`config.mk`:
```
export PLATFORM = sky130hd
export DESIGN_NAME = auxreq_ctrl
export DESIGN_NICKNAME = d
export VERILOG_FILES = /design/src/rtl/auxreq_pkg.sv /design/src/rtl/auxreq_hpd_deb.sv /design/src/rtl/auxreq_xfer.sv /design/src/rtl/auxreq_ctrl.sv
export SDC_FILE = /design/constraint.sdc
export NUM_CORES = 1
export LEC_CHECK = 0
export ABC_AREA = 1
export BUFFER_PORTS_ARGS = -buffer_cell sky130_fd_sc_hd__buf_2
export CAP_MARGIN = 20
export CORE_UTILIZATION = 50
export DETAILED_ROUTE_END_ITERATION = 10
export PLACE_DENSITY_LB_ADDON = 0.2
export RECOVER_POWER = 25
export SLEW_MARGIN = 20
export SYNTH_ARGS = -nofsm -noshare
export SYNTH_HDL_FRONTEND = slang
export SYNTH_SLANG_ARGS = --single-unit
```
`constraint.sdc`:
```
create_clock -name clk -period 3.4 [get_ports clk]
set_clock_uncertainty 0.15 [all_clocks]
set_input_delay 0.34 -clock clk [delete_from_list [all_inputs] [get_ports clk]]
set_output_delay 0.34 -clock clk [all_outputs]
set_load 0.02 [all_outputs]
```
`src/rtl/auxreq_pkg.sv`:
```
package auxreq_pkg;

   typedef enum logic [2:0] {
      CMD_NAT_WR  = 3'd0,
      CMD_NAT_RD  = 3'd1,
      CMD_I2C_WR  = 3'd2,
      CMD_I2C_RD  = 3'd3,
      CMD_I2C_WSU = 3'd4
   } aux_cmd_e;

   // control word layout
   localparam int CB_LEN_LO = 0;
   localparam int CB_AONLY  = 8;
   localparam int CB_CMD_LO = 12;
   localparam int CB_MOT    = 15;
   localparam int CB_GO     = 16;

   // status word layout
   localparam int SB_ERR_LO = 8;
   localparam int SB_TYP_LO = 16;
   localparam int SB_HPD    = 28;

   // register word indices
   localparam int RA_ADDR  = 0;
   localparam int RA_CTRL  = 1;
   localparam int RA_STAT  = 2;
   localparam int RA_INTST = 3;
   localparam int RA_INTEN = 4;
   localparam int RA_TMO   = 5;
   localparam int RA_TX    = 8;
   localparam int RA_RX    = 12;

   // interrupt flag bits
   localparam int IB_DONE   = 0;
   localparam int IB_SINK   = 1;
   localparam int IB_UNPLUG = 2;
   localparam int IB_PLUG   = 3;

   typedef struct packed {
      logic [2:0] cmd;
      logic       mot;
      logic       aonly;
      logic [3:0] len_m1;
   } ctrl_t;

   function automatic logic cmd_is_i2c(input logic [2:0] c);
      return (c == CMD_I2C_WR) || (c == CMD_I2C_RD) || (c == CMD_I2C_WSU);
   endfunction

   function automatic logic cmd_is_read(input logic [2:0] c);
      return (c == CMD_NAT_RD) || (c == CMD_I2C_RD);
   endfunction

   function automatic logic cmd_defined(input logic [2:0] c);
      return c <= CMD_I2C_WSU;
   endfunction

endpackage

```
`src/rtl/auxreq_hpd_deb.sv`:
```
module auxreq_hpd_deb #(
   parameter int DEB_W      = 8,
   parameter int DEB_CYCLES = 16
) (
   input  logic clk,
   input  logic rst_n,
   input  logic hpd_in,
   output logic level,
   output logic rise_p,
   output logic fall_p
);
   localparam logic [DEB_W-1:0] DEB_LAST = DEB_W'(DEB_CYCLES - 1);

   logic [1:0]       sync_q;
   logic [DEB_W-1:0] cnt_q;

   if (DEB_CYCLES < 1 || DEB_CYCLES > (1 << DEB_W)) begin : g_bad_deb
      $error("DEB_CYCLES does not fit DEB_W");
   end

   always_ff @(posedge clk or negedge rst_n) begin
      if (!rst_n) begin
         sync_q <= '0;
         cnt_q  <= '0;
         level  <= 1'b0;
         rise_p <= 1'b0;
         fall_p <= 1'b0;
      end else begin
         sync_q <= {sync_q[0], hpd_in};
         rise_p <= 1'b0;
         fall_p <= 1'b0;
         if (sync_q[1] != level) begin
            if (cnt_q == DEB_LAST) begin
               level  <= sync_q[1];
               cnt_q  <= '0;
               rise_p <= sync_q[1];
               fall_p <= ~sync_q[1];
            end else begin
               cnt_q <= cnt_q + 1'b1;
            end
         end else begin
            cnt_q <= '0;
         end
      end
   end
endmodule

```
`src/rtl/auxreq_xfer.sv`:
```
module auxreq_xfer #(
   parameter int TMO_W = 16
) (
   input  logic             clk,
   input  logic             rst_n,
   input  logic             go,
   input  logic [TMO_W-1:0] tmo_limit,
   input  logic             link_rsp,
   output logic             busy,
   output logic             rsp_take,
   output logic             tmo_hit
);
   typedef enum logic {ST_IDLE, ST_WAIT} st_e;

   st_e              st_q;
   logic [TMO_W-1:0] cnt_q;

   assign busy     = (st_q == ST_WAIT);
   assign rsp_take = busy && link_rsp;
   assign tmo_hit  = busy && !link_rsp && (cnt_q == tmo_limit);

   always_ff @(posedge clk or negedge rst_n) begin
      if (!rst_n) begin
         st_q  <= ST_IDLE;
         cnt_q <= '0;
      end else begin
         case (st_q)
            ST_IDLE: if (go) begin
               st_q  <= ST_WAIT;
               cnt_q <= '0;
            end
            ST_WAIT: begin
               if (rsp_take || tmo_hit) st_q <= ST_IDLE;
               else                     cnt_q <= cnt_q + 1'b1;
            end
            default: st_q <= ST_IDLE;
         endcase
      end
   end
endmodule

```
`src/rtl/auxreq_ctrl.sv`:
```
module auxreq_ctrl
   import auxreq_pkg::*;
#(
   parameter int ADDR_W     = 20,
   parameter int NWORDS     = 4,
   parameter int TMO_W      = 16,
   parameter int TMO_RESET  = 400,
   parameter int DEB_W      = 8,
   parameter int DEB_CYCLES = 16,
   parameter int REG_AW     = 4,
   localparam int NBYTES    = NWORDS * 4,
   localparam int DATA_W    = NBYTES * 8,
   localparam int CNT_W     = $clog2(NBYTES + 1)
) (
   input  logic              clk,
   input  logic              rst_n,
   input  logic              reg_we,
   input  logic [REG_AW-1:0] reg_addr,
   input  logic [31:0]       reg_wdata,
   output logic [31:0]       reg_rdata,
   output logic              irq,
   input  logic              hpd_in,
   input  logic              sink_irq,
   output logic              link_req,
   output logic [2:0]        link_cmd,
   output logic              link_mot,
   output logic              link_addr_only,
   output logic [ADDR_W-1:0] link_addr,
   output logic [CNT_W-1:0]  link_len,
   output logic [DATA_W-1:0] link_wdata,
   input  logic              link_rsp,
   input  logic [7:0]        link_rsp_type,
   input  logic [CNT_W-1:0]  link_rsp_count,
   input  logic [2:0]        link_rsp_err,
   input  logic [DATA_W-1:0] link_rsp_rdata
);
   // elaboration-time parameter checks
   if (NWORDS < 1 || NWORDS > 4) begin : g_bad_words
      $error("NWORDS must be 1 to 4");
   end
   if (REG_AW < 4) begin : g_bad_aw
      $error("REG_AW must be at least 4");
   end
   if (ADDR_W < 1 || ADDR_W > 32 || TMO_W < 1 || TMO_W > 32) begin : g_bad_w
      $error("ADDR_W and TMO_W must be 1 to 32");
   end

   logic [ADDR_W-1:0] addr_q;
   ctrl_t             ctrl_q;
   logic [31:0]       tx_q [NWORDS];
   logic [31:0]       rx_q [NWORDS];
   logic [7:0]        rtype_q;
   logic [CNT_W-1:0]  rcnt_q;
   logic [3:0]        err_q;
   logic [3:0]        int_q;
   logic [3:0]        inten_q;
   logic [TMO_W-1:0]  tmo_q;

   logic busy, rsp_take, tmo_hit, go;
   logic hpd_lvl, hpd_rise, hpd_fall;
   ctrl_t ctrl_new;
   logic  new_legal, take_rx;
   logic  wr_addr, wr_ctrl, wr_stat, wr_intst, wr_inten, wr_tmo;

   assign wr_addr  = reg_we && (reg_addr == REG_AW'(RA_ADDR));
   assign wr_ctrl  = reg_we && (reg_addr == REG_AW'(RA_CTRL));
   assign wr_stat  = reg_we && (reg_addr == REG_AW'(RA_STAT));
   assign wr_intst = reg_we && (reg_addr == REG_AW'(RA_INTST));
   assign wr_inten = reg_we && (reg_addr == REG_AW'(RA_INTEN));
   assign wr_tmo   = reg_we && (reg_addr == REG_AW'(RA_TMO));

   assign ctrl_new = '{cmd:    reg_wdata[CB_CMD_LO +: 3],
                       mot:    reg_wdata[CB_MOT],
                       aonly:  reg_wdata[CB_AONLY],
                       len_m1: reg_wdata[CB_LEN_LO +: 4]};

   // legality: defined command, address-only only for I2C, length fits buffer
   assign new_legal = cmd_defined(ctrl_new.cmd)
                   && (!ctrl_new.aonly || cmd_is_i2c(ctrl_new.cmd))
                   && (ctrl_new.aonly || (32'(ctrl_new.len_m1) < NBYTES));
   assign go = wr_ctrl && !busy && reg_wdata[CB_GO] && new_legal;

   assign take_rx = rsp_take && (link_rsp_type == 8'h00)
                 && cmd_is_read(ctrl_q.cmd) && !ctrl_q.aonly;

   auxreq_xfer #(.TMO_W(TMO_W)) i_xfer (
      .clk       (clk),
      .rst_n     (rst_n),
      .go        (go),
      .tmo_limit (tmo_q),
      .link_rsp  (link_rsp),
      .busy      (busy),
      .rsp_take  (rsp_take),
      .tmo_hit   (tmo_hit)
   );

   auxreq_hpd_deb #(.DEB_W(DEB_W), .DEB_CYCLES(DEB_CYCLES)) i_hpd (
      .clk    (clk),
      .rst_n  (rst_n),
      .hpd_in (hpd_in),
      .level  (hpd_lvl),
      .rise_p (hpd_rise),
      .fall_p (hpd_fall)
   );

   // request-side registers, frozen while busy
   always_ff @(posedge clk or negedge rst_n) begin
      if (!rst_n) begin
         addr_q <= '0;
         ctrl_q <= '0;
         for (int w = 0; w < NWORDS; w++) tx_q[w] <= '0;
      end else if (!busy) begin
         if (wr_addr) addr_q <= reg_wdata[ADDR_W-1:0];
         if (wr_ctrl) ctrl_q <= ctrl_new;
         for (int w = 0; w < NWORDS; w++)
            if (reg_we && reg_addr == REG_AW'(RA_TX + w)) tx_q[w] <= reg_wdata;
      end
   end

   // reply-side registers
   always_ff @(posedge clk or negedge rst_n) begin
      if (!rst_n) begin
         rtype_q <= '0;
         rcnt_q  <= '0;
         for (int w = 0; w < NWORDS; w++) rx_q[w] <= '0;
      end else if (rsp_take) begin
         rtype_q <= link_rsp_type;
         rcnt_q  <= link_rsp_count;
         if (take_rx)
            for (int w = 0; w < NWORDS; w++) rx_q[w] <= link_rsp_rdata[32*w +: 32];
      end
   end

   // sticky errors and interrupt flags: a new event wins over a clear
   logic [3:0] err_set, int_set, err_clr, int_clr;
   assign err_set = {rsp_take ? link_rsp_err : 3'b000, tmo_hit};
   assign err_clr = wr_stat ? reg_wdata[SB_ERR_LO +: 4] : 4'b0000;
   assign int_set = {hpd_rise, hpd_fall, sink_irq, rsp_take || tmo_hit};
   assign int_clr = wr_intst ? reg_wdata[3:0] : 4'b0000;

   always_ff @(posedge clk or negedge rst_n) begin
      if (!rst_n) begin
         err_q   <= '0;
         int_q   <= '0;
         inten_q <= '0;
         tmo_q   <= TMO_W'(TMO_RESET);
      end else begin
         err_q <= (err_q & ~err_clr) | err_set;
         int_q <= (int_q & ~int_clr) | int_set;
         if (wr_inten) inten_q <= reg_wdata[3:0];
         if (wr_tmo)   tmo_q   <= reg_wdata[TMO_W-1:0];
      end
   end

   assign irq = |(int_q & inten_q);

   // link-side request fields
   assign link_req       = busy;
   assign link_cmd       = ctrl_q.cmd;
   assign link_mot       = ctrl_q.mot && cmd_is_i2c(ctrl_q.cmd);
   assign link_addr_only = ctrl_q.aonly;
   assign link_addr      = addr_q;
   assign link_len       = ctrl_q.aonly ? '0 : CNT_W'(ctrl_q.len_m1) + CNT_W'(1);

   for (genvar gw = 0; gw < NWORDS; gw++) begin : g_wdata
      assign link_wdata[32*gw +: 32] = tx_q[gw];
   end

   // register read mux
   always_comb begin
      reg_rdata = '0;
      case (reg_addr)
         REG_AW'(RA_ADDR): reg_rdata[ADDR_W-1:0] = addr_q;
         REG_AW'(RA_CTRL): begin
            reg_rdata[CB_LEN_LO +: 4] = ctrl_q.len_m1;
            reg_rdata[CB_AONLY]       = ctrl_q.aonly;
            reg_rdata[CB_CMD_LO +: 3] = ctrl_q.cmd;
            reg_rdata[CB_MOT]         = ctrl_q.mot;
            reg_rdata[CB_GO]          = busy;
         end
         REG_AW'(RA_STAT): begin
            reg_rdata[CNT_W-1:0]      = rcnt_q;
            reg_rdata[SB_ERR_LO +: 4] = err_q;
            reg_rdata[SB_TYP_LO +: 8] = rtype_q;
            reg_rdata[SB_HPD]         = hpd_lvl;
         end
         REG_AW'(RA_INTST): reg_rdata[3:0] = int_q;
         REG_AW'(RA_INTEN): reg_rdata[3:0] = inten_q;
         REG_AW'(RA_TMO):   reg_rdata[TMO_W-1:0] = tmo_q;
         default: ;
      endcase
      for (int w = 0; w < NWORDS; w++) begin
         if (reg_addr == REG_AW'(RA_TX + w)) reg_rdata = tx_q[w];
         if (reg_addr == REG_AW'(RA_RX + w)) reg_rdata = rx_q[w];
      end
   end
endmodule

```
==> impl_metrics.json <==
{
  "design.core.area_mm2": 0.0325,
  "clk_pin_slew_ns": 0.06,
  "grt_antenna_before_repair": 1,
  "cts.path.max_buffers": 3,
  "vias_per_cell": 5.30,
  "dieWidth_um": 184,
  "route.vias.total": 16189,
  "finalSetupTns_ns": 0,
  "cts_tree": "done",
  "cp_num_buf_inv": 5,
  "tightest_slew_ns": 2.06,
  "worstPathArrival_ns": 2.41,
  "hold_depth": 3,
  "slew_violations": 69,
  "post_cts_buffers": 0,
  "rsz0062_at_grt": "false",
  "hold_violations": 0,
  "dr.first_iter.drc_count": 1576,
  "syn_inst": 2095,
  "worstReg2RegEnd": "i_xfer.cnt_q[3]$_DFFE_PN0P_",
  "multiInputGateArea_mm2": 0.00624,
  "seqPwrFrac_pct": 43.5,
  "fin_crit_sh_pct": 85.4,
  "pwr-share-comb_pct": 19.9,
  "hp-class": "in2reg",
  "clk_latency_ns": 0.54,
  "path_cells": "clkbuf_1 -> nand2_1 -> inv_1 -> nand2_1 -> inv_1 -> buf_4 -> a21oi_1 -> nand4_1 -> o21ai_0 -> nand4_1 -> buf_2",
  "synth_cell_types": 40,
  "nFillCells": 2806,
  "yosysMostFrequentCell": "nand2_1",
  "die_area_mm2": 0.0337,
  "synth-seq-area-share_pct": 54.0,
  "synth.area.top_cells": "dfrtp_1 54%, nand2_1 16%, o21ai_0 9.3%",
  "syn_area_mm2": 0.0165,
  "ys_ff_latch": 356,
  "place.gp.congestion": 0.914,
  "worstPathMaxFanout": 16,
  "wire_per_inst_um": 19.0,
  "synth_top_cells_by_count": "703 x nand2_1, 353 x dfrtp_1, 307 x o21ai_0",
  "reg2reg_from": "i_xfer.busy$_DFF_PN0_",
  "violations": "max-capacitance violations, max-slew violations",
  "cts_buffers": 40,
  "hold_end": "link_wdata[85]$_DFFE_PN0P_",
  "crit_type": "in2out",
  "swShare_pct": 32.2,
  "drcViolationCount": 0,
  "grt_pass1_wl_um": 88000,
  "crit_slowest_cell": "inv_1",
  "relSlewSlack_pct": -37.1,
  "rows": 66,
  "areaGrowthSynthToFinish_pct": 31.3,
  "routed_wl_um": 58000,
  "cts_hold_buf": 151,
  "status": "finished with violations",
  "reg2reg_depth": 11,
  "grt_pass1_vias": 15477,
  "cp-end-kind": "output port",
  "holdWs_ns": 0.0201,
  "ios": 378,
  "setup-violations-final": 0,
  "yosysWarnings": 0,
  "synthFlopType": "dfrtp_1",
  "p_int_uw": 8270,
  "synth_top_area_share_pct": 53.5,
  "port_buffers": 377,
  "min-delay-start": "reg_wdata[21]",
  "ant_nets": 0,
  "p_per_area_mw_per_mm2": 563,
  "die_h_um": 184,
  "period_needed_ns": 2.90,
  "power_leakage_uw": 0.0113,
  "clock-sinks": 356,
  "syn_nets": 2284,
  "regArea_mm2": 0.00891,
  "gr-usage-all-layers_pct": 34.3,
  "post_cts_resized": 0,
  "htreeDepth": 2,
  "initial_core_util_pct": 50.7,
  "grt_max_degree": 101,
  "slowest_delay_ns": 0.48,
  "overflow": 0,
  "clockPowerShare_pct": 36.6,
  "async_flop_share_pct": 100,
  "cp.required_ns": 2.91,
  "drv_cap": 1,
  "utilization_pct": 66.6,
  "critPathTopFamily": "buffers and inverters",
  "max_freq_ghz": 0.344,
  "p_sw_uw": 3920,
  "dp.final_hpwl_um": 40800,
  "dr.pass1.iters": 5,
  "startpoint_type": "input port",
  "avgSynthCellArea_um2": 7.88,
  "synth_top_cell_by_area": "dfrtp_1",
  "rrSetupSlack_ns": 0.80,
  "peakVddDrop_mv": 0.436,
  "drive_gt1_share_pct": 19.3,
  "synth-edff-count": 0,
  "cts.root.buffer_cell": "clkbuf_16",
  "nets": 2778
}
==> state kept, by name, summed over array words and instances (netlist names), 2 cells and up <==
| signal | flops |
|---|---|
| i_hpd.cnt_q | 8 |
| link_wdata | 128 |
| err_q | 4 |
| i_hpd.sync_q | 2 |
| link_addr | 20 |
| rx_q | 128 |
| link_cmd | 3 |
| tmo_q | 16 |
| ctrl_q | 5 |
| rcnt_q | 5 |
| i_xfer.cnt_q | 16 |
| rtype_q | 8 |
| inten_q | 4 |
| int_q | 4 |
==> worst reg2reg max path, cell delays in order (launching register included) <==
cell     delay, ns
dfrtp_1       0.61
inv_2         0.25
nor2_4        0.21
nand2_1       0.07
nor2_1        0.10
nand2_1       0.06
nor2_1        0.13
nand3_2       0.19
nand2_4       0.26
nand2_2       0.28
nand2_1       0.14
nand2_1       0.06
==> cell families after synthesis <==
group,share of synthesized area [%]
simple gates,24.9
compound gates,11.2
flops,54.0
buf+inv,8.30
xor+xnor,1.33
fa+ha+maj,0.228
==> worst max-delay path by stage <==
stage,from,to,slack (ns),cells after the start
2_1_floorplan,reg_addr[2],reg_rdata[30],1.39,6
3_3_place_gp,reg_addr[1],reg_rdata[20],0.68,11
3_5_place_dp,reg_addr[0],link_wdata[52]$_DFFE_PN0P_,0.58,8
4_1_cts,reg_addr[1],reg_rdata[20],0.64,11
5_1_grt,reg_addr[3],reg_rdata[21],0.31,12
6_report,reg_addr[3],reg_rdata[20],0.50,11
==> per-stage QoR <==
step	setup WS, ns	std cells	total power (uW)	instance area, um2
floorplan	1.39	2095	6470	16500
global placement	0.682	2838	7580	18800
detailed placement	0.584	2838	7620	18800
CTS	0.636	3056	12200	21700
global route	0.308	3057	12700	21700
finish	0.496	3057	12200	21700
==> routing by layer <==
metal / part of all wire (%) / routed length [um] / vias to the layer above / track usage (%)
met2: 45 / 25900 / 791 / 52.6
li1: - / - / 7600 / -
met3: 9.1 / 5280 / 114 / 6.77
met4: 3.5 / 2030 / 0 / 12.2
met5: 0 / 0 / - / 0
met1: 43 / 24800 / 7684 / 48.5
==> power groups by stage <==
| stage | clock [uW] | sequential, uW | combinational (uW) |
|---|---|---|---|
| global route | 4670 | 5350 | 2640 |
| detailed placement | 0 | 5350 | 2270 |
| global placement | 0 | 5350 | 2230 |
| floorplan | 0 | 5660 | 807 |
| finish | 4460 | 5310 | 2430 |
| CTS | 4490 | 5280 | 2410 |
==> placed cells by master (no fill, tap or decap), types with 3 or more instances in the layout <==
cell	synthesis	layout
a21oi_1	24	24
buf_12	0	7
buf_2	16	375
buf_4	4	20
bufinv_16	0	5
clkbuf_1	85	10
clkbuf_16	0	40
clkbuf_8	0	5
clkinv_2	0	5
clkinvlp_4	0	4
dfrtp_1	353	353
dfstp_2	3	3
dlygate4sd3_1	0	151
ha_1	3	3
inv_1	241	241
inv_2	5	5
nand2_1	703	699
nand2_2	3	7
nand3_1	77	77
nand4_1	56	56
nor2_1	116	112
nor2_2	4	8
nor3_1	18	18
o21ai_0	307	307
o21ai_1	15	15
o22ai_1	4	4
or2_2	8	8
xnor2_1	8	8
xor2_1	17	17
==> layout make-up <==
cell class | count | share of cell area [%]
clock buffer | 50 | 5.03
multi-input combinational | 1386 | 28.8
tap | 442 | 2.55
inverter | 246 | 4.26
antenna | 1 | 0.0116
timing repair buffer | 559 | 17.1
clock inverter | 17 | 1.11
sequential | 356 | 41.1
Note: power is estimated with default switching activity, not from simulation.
_ _ _ _
• **Aim of the task**
Pull every line containing the word "must" out of the listing.

• **Response box**
      $error("NWORDS must be 1 to 4");
      $error("REG_AW must be at least 4");
      $error("ADDR_W and TMO_W must be 1 to 32");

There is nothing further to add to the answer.